Ok, so late again….
In the 52 Ancestor’s challenge it is Week 16 – Live Long. The suggestion: Time to feature a long-lived ancestor. Any centenarians in the family?
Well, actually, no. Not on my side of the family. Fortunately my kids have my husband’s side too, so they have a chance! On my side, there are very few that were nonagenarians whether direct ancestor or collateral line!
One of the nonagenerians, Harriet Vitty, I already wrote about back in Week 4. The other in my direct line is Alice McGlynn.
Alice is my great-grandmother. She married Frederick McGlynn and her maiden name was Alice Parson or Parsons. Except its not.
This is my twisty side of the tree- Family lore was that there was always something with the name, maybe it should have been Parsons, and that lore has its basis in truth.
The first piece of evidence I found to back up the family story was Alice’s social security application, filed in 1937. Alice lists her name as Alice MacGlynn McGlynn. (instructions to married women were to write the name as maiden first name, maiden last name, married last name) It seemed more than a little strange that both her maiden and married names were variations of the same. Her father was listed as Thomas (no middle name) MacGlynn and her mother she listed as Unknown.
Next I obtained a copy of Alice and Frederick’s marriage certificate from 1896. On this certificate record, Alice McGlynn, daughter of Thomas McGlynn and Alice Wetherhead married Frederick Parsons. Clearly this is the same Alice, but shouldn’t her married name have been Parsons in the SS-5? Perhaps here was where the “something with the name” comes in- maybe it was switched on the marriage certicate?
It appears that in all census records the family is found in- 1900-1940 US, 1905-1925 NYS, they are using the last name McGlynn.
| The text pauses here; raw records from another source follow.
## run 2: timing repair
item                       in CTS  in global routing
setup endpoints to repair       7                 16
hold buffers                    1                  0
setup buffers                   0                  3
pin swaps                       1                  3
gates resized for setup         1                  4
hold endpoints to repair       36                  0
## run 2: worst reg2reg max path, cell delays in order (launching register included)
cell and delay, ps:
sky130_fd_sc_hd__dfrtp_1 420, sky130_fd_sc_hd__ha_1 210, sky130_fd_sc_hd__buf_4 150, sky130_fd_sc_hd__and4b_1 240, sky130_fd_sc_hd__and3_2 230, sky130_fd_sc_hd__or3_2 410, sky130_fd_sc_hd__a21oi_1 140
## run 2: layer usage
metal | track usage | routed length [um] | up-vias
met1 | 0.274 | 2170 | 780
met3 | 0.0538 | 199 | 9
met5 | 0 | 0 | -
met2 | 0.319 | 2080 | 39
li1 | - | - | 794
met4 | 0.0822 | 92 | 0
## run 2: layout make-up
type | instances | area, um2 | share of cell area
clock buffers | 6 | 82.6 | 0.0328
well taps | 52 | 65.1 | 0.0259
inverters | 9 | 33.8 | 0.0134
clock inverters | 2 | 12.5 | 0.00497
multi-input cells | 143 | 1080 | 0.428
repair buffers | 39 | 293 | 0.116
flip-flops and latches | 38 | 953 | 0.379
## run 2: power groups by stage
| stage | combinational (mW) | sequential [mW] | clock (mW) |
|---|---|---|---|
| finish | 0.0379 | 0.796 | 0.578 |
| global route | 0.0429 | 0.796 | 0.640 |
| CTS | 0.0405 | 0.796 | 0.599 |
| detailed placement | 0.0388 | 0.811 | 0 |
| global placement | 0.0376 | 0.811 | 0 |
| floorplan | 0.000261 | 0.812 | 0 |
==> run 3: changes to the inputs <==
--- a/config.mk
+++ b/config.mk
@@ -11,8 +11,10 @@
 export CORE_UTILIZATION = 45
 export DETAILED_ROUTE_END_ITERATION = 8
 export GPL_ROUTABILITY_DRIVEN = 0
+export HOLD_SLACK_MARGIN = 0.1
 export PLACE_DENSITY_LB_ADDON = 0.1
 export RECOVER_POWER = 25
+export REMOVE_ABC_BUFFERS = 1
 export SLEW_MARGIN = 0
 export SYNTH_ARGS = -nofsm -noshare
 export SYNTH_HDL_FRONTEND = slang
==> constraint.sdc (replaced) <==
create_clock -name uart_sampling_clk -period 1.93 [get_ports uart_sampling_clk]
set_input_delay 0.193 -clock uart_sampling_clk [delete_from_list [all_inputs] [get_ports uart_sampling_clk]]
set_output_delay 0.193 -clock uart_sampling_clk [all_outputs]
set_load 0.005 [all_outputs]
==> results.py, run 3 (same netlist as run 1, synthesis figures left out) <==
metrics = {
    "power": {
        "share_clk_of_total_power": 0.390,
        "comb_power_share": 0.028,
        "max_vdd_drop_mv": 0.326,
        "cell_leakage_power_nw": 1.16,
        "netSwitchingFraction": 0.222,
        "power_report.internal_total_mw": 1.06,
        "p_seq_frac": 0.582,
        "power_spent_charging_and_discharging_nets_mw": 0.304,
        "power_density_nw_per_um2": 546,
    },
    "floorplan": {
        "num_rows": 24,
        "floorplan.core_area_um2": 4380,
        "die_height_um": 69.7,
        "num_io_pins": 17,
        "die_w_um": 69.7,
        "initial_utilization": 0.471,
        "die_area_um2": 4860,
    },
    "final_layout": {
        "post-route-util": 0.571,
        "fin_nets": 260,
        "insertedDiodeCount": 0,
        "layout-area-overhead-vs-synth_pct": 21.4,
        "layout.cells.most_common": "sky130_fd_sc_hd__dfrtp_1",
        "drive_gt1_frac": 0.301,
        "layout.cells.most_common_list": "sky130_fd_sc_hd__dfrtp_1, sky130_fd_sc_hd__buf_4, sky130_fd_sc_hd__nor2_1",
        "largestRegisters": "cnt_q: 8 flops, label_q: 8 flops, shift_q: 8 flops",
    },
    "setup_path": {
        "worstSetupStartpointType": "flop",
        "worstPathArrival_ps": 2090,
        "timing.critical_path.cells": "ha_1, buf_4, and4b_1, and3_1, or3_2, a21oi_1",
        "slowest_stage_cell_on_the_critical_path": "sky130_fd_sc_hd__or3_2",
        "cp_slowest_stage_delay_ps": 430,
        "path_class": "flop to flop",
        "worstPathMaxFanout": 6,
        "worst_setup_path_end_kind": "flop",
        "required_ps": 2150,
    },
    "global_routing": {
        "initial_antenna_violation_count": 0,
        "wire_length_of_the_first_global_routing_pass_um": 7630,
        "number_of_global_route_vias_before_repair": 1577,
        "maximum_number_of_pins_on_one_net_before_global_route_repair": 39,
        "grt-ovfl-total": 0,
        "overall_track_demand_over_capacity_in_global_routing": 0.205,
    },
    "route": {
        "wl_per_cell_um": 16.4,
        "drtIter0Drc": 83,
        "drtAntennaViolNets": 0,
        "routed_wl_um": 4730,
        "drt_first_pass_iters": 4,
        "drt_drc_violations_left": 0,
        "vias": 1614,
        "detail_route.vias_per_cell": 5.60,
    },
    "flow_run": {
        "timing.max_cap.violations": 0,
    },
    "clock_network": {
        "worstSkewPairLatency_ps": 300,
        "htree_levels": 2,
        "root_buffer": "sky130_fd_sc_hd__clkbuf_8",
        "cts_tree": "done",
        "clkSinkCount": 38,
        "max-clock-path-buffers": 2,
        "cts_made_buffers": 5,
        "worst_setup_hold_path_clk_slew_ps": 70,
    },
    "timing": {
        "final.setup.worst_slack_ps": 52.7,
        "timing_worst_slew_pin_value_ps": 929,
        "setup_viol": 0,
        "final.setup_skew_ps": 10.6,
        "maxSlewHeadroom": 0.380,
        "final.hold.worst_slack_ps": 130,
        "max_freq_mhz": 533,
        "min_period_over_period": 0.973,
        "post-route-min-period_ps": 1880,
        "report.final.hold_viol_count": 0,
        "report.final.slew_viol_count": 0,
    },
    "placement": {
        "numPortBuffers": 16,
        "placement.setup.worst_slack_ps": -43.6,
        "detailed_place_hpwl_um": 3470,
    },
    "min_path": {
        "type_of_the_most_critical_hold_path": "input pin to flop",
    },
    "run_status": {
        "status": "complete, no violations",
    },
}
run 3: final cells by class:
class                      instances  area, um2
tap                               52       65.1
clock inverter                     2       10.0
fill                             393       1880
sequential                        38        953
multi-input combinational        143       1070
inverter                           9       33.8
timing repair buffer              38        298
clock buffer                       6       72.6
$ cat config.mk
export PLATFORM = sky130hd
export DESIGN_NAME = pipe_hazard_sb
export DESIGN_NICKNAME = d
export VERILOG_FILES = /design/src/rtl/pipe_pkg.sv /design/src/rtl/hazard_scoreboard.sv /design/src/rtl/pipe_hazard_sb.sv
export SDC_FILE = /design/constraint.sdc
export NUM_CORES = 1
export LEC_CHECK = 0
export CAP_MARGIN = 30
export CORE_MARGIN = 2
export CORE_UTILIZATION = 31
export CTS_BUF_LIST = sky130_fd_sc_hd__clkbuf_4 sky130_fd_sc_hd__clkbuf_8
export CTS_CLUSTER_SIZE = 8
export DETAILED_ROUTE_END_ITERATION = 10
export HOLD_SLACK_MARGIN = 0.15
export SLEW_MARGIN = 15
export SYNTH_ARGS = -nofsm -noshare
export SYNTH_HDL_FRONTEND = slang
export SYNTH_HIERARCHICAL = 1
export SYNTH_SLANG_ARGS = --single-unit
$ cat constraint.sdc
create_clock -name clock -period 3.3 [get_ports clock]
set_input_delay 0.495 -clock clock [delete_from_list [all_inputs] [get_ports clock]]
set_output_delay 0.495 -clock clock [all_outputs]
set_load 0.01 [all_outputs]
$ cat src/rtl/pipe_pkg.sv
// pipe_pkg: shared forward-select codes and default register-file geometry
package pipe_pkg;
    localparam int DEF_NREG = 32;
    localparam int DEF_RW   = 5;
    localparam logic [1:0] FWD_RF   = 2'b00;
    localparam logic [1:0] FWD_EALU = 2'b01;
    localparam logic [1:0] FWD_MALU = 2'b10;
    localparam logic [1:0] FWD_MMEM = 2'b11;
endpackage

$ cat src/rtl/hazard_scoreboard.sv
// hazard_scoreboard: per-register busy bits and outstanding-op count for the long unit
module hazard_scoreboard
    import pipe_pkg::*;
#(
    parameter int NREG       = DEF_NREG,
    parameter int RW         = DEF_RW,
    parameter int LONG_DEPTH = 2
) (
    input  logic            clock,
    input  logic            resetn,
    input  logic            issue,
    input  logic [RW-1:0]   issue_rn,
    input  logic            done,
    input  logic [RW-1:0]   done_rn,
    output logic [NREG-1:0] busy,
    output logic            full,
    output logic            err
);
    localparam int OW = 3;
    logic [NREG-1:0] busy_q, busy_d;
    logic [OW-1:0]   cnt_q, cnt_d;
    logic            err_q, err_d;
    logic            done_busy;
    // next busy/count/error: completion clears first so a same-register issue wins
    always_comb begin
        busy_d    = busy_q;
        done_busy = 1'b0;
        for (int r = 1; r < NREG; r++) begin
            if (done && done_rn == RW'(r)) begin
                busy_d[r] = 1'b0;
                done_busy = busy_q[r];
            end
            if (issue && issue_rn == RW'(r)) busy_d[r] = 1'b1;
        end
        busy_d[0] = 1'b0;
        cnt_d = cnt_q + OW'(issue) - OW'(done && cnt_q != '0);
        err_d = err_q | (done & (cnt_q == '0)) | (done & (done_rn != '0) & ~done_busy);
    end
    // scoreboard state
    always_ff @(posedge clock or negedge resetn) begin
        if (!resetn) begin
            busy_q <= '0;
            cnt_q  <= '0;
            err_q  <= 1'b0;
        end else begin
            busy_q <= busy_d;
            cnt_q  <= cnt_d;
            err_q  <= err_d;
        end
    end
    assign busy = busy_q;
    assign full = cnt_q == OW'(LONG_DEPTH);
    assign err  = err_q;
endmodule

$ cat src/rtl/pipe_hazard_sb.sv
// pipe_hazard_sb: ID-stage stall/forward control with long-op scoreboard and stall counter
module pipe_hazard_sb
    import pipe_pkg::*;
#(
    parameter int NREG       = DEF_NREG,
    parameter int RW         = DEF_RW,
    parameter int LONG_DEPTH = 2,
    parameter int SCW        = 16
) (
    input  logic            clock,
    input  logic            resetn,
    input  logic [RW-1:0]   id_rs,
    input  logic [RW-1:0]   id_rt,
    input  logic            id_use_rs,
    input  logic            id_use_rt,
    input  logic            id_wreg,
    input  logic [RW-1:0]   id_rn,
    input  logic            id_long,
    input  logic            ewreg,
    input  logic            em2reg,
    input  logic [RW-1:0]   ern,
    input  logic            mwreg,
    input  logic            mm2reg,
    input  logic [RW-1:0]   mrn,
    input  logic            lu_done,
    input  logic [RW-1:0]   lu_rn,
    output logic            wpcir,
    output logic            bubble,
    output logic [1:0]      fwda,
    output logic [1:0]      fwdb,
    output logic [NREG-1:0] sb_busy,
    output logic [SCW-1:0]  stall_cnt,
    output logic            sb_err
);
    logic           rd_a, rd_b, busy_a, busy_b, busy_w;
    logic           load_stall, sb_stall, full, full_stall, issue;
    logic [RW-1:0]  issue_rn;
    logic [SCW-1:0] stall_cnt_q, stall_cnt_d;

    function automatic logic [1:0] fwd_sel(input logic [RW-1:0] src);
        if (src == '0) return FWD_RF;
        if (ewreg && ern == src && !em2reg) return FWD_EALU;
        if (mwreg && mrn == src) return mm2reg ? FWD_MMEM : FWD_MALU;
        return FWD_RF;
    endfunction

    hazard_scoreboard #(.NREG(NREG), .RW(RW), .LONG_DEPTH(LONG_DEPTH)) u_sb (
        .clock    (clock),
        .resetn   (resetn),
        .issue    (issue),
        .issue_rn (issue_rn),
        .done     (lu_done),
        .done_rn  (lu_rn),
        .busy     (sb_busy),
        .full     (full),
        .err      (sb_err)
    );

    // stall sources and forwarding; reset forces advance with register-file operands
    always_comb begin
        rd_a   = id_use_rs && id_rs != '0;
        rd_b   = id_use_rt && id_rt != '0;
        busy_a = 1'b0;
        busy_b = 1'b0;
        busy_w = 1'b0;
        for (int r = 1; r < NREG; r++) begin
            busy_a = busy_a | (sb_busy[r] && id_rs == RW'(r));
            busy_b = busy_b | (sb_busy[r] && id_rt == RW'(r));
            busy_w = busy_w | (sb_busy[r] && id_rn == RW'(r));
        end
        load_stall = ewreg && em2reg && ern != '0 && ((rd_a && ern == id_rs) || (rd_b && ern == id_rt));
        sb_stall   = (rd_a && busy_a) || (rd_b && busy_b) || (id_wreg && id_rn != '0 && busy_w);
        full_stall = id_long && full && !lu_done;
        wpcir      = !resetn || !(load_stall || sb_stall || full_stall);
        bubble     = !wpcir;
        fwda       = resetn ? fwd_sel(id_rs) : FWD_RF;
        fwdb       = resetn ? fwd_sel(id_rt) : FWD_RF;
        issue      = resetn && wpcir && id_long;
        issue_rn   = id_wreg ? id_rn : '0;
        stall_cnt_d = (!wpcir && !(&stall_cnt_q)) ? stall_cnt_q + SCW'(1) : stall_cnt_q;
    end

    // saturating count of stalled cycles
    always_ff @(posedge clock or negedge resetn) begin
        if (!resetn) stall_cnt_q <= '0;
        else         stall_cnt_q <= stall_cnt_d;
    end

    assign stall_cnt = stall_cnt_q;
endmodule

==> reports/qor.log <==
[critical_path] critical path class in -> out
[pwr] net load switching power 800 µW
[timing] Final Setup Violations 0
[global_route] GRT Util Overall 21.5%
[layout] proportion of layout cells with a drive suffix above 1 17.8%
[global_route] number of global-route vias before repair 4619
[route] number of DRC violations after detailed routing 0
[global_route] global-route wire length before repair 24800 µm
[route] Wirelength per Cell 19.5 µm
[critical_path] FF-to-FF End u_sb/cnt_q[2]
[critical_path] crit end category output pin
[min_path] type of the worst min-delay path in -> async
[pwr] total power per unit cell area 360 nW/µm²
[synthesis] async set-reset flop share out of synthesis 100%
[layout] # fillers 1340
[layout] area growth from synthesis to final layout 40.2%
[synthesis] post-synthesis mux area share 7.82%
[timing] max-slew violation count 0
[floorplanning] IO Pins 96
[floorplanning] vertical die dimension 121 µm
[route] post-detailed-route via-to-cell ratio 5.71
[floorplanning] Die ar. 14700 µm²
[critical_path] data required time of the worst path 2.80 ns
[clocking] number of levels in the clock H-tree 2
[pwr] proportion of power drawn by flip-flops and latches 40.8%
[timing] relative slew slack 58.1%
[synthesis] fraction of the mapped netlist area in compound gates 22.7%
[route] via count 4718
[critical_path] Worst Reg2Reg Path Length in Cells 10
[global_route] peak-usage layer in the global routing report met2
[pwr] internal power summed over all cells 1.35 mW
[critical_path] category of the worst setup path launch point primary input
[pwr] Leak 2.44 nW
[route] sum of routed wire length over all layers 16100 µm
[critical_path] flop-to-flop setup slack 0.23 ns
[layout] count of placed standard cells in the final layout, fillers left out 826
[critical_path] crit path DAT 2.67 ns
[synthesis] post-synthesis share of cell area spent on xor and xnor gates 7.18%
[global_route] met2 routing resource usage after global routing 35.0%
[layout] Seq. cell area 1280 µm²
[pwr] worst vdd ir 0.157 mV
[synthesis] main combinational cell family by area after synthesis simple AND/OR/NAND/NOR gates
[synthesis] commonest register cell after synthesis sky130_fd_sc_hd__dfrtp_1
[clocking] clk slew on worst S/H paths 0.09 ns
[layout] Final nets 694
[synthesis] adder and majority gate portion of the synthesized area 1.35%
[placed_design] IO buf count 94
[global_route] global routing met3 resource utilization 4.51%
[critical_path] Critical Path Fanout Max 10
[outcome] status complete, no violations
[global_route] aggregate global routing overflow 0
[clocking] number of clock sinks seen by CTS 51
[synthesis] Yosys Warn Count 6
[clocking] post-cts hold buffer count 0
[clocking] worst-case clock buffer depth 2
[placed_design] hpwl dp 12100 µm
[pwr] Total Power Consumption 2.15 mW
[clocking] insertion delay to the later sink of the worst-skew pair 0.31 ns
[clocking] CTS tree done
[timing] transition time at the pin with the least slew margin 0.627 ns
[timing] maximum achievable frequency 0.316 GHz
[timing] Clock Skews 0.00672 ns
[route] Initial DRT Pass Iterations 5
[synthesis] Netlist cell types 79
[global_route] pin count of the biggest net entering global routing 66
[timing] Tcrit/Tclk final 95.9%
[timing] setup slack after layout 0.134 ns
[floorplanning] Row Count 42
[synthesis] fraction of the yosys area taken by sequential cells 29.9%
[route] ANT nets after route 0
[global_route] GR Util met1 28.6%
[placed_design] weighted congestion reported at the end of routability-driven placement 0.968
[timing] time the final worst path needs with I/O delays and setup 3.17 ns
[synthesis] cell area after synthesis 4270 µm²
[pwr] share of power burned in combinational logic 41.2%
[timing] setup repair after global routing missed its margin false
[synthesis] total nets after synthesis 552
[pwr] share of total power in the clock network 18.0%
[critical_path] Largest stage delay, worst path 0.50 ns
[clocking] Num CTS Buffers 5
[placed_design] DP Worst Slack -0.497 ns
[floorplanning] Starting Density 32.0%
[timing] number of hold violations in the final report 0
[synthesis] average cell area after synthesis 8.42 µm²
[clocking] CTS Root Cell sky130_fd_sc_hd__clkbuf_8
[floorplanning] die boundary width 121 µm
[critical_path] launch instance of the worst register-to-register path u_sb/busy[1]
[synthesis] number of synthesized register bits 51
[route] initial detailed-routing violation count 404
[layout] number of diodes 0
[floorplanning] Core Region 13300 µm²
[critical_path] slowest stage cell, crit path sky130_fd_sc_hd__mux4_2
[synthesis] number of enable-type register cells in the synthesized netlist 0
[synthesis] cell count after synthesis 507
[layout] area of combinational cells with multiple inputs 2840 µm²
[pwr] switching fraction of total power 37.1%
[global_route] number of antenna violations at the first check in global routing 0
[critical_path] CP most frequent cell sky130_fd_sc_hd__dlygate4sd2_1
[job] number of maximum-capacitance constraint violations 0
[critical_path] ordered cell list for the critical path dlygate4sd2_1 > buf_4 > mux4_2 > nand2_1 > nand4_1 > o2111a_1 > nor3_4 > nor2b_2 > inv_1 > dlygate4sd2_1
[placed_design] Placed Instances 812
[synthesis] Post-Synth Simple-Gate Area 25.8%
-- cells in the final DEF (no fill, tap or decap), drive strengths merged, types with 4 or more instances in the layout --
cell type      count
a21oi             18
a22oi              5
a31oi              5
and2               7
buf               74
clkbuf             6
clkdlybuf4s50     79
dfrtp             51
dlygate4sd2        8
dlymetal6s2s       6
inv               10
mux2               8
mux2i             15
mux4               4
nand2             35
nand2b            16
nand3             29
nand3b            10
nand4              9
nor2              22
nor2b             14
nor3              16
nor3b              6
o211ai             4
o21ai             79
o22ai              8
o311ai             5
or2                6
xnor2             11
xor2              24
-- how the worst max path moves through the flow --
stage | from | to | slack, ns
3_3_place_gp | id_rs[1] | u_sb/busy[14] | -0.48
4_1_cts | id_rs[2] | wpcir | 0.001
3_5_place_dp | id_rs[1] | wpcir | -0.50
6_report | id_rn[0] | wpcir | 0.13
2_1_floorplan | id_rt[3] | u_sb/cnt_q[2] | 0.02
5_1_grt | id_rs[1] | wpcir | 0.03
-- worst max-delay path: cells and delay by family --
family | cells | cell delay, ns
multiplexers | 1 | 0.50
AO/OA/AOI/OAI | 1 | 0.21
buffers and inverters | 4 | 0.94
AND/OR/NAND/NOR | 4 | 0.53
-- area by class of cell --
cell class | instances | area share (%)
inverters | 10 | 0.627
flip-flops and latches | 51 | 21.3
clock inverters | 2 | 0.272
well taps | 176 | 3.68
repair buffers | 167 | 25.3
clock buffers | 6 | 1.38
multi-input cells | 414 | 47.4
-- kinds of logic after synthesis --
kind of cell             Yosys count
AND/OR/NAND/NOR                  193
AO/OA/AOI/OAI                    154
flip-flops                        51
buffers and inverters             42
XOR/XNOR                          35
multiplexers                      27
adder cells (fa/ha/maj)            4
other                              1
-- metrics by stage --
step                setup TNS, ns  hold WS, ns  utilization [%]  cell area (µm²)
floorplan                       0        0.199                -             4270
global placement            -9.28        0.475             43.1             5760
detailed placement         -10.32        0.503             43.1             5760
CTS                             0        0.306             44.1             5890
global route                    0        0.331             44.9             5990
finish                          0        0.303             44.9             5990
-- power groups by stage --
stage	registers, mW	logic [mW]	clock network (mW)
after floorplan	0.881	0.384	0
after global placement	0.881	0.843	0
after detailed placement	0.888	0.864	0
after CTS	0.876	0.872	0.401
after global routing	0.894	0.962	0.425
final	0.880	0.887	0.387
-- cell usage after synthesis (all sizes together), types with 3 or more instances --
cell type / n / area [µm²]
a21oi: 18 / 93.8
a22oi: 5 / 42.5
a31oi: 5 / 31.3
and2: 7 / 43.8
and3: 3 / 18.8
and4: 3 / 26.3
buf: 23 / 149
clkbuf: 9 / 33.8
dfrtp: 51 / 1280
ha: 3 / 37.5
inv: 10 / 37.5
mux2: 8 / 93.8
mux2i: 15 / 150
mux4: 4 / 90.1
nand2: 35 / 131
nand2b: 16 / 115
nand3: 29 / 145
nand3b: 10 / 75.1
nand4: 9 / 56.3
nor2: 22 / 82.6
nor2b: 14 / 87.6
nor3: 16 / 96.4
nor3b: 6 / 45.0
nor4: 3 / 18.8
nor4b: 3 / 26.3
o211ai: 4 / 35.0
o21ai: 79 / 399
o22ai: 8 / 56.3
o2bb2ai: 3 / 26.3
o311ai: 5 / 43.8
or2: 6 / 40.0
or4: 3 / 26.3
xnor2: 11 / 96.3
xor2: 24 / 210
-- sequential cells by signal (all words and copies together) (netlist names) --
register,cells
stall_cnt,16
u_sb/busy,31
u_sb/cnt_q,3
u_sb/err,1
-- layer usage --
layer  part of all wire (%)  vias up
met3                    8.5       35
met5                      0        -
met4                    2.3        0
met1                     43     2253
li1                       -     2166
met2                     47      264
-- what timing repair did --
action,in CTS,in global routing
setup endpoints to repair,17,31
pin swaps,2,8
buffers inserted,1,3
resized for setup,18,25
gates cloned,0,2
Note: power is estimated with default switching activity, not from simulation.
Alice was born in England so I looked for records there. I found a marriage record for her parents-but no obvious birth or baptism. There was a female McClean birth registered in the first quarter 1880 in the district of Hampstead. This is not obvious for Alice, but warrants more investigation.
In the UK Census for 1881 and 1891, the family of Thomas and Alice (parents to Alice) are found. In both of these census, the family does not list a child named Alice, but rather a girl Fanny of the correct age. Although I have found no proof in documents, family information had also provided Alice’s name as Alice Frances. Fanny is a nickname for Frances, and possibly used as there were 2 Alice McGlynn’s in the household- ” and daughter. Here I have likely found my great-grandmother- Alice Parsons, under the names Fanny McLean, Fanny McGlynn!
Family stories provide that Alice was a young girl/teen when she arrived alone in the United States. Her family had remained in England. An immigration record for Fanny McGlynn has been found from England to Canada on passenger lists from 1894. She had immigrated with other children from England bound for Niagara-On-The-Lake, a home for indigent and orphaned children. Again further information is needed to confirm that this Fanny is my Alice. If it is she, questions surround how she left Canada and came to be in Canandaigua, New York to be married there in 1896.
In 1897 Alice and Frederick had their first child, W Frederick in Canandaigua, NY. It appears that the family were Parsons’ at the time, the child was named W Frederick Parsons, father was Frederick Parsons, mother Alice McGlynn. Printed above the names are also known as William Frederick McGlynn”, and “also known as Fred McGlynn”. These appear to be in a different handwriting. The situation is the same with their second child Maurice Neally Parsons, aka Maurice Nealy McGlynn, born in Palmyra, NY.
My grandfather, John, was the 3rd child born to them and his birth certificate indicates his mother was Allice Parsons, his father Fred McGlynn. John was born in 1900 at Rochester, NY. The children after him were also born with the last name McGlynn. It appears that from the time they came to Rochester, Fred and Alice used the name McGlynn.
Alice and Fred remained McGlynn from that point on. Alice died at the age of 91 in Rochester, New York. Her death certificate states her father’s last name was McGlynn.
So the lore that there was something with the name was true. But the question remains: Why?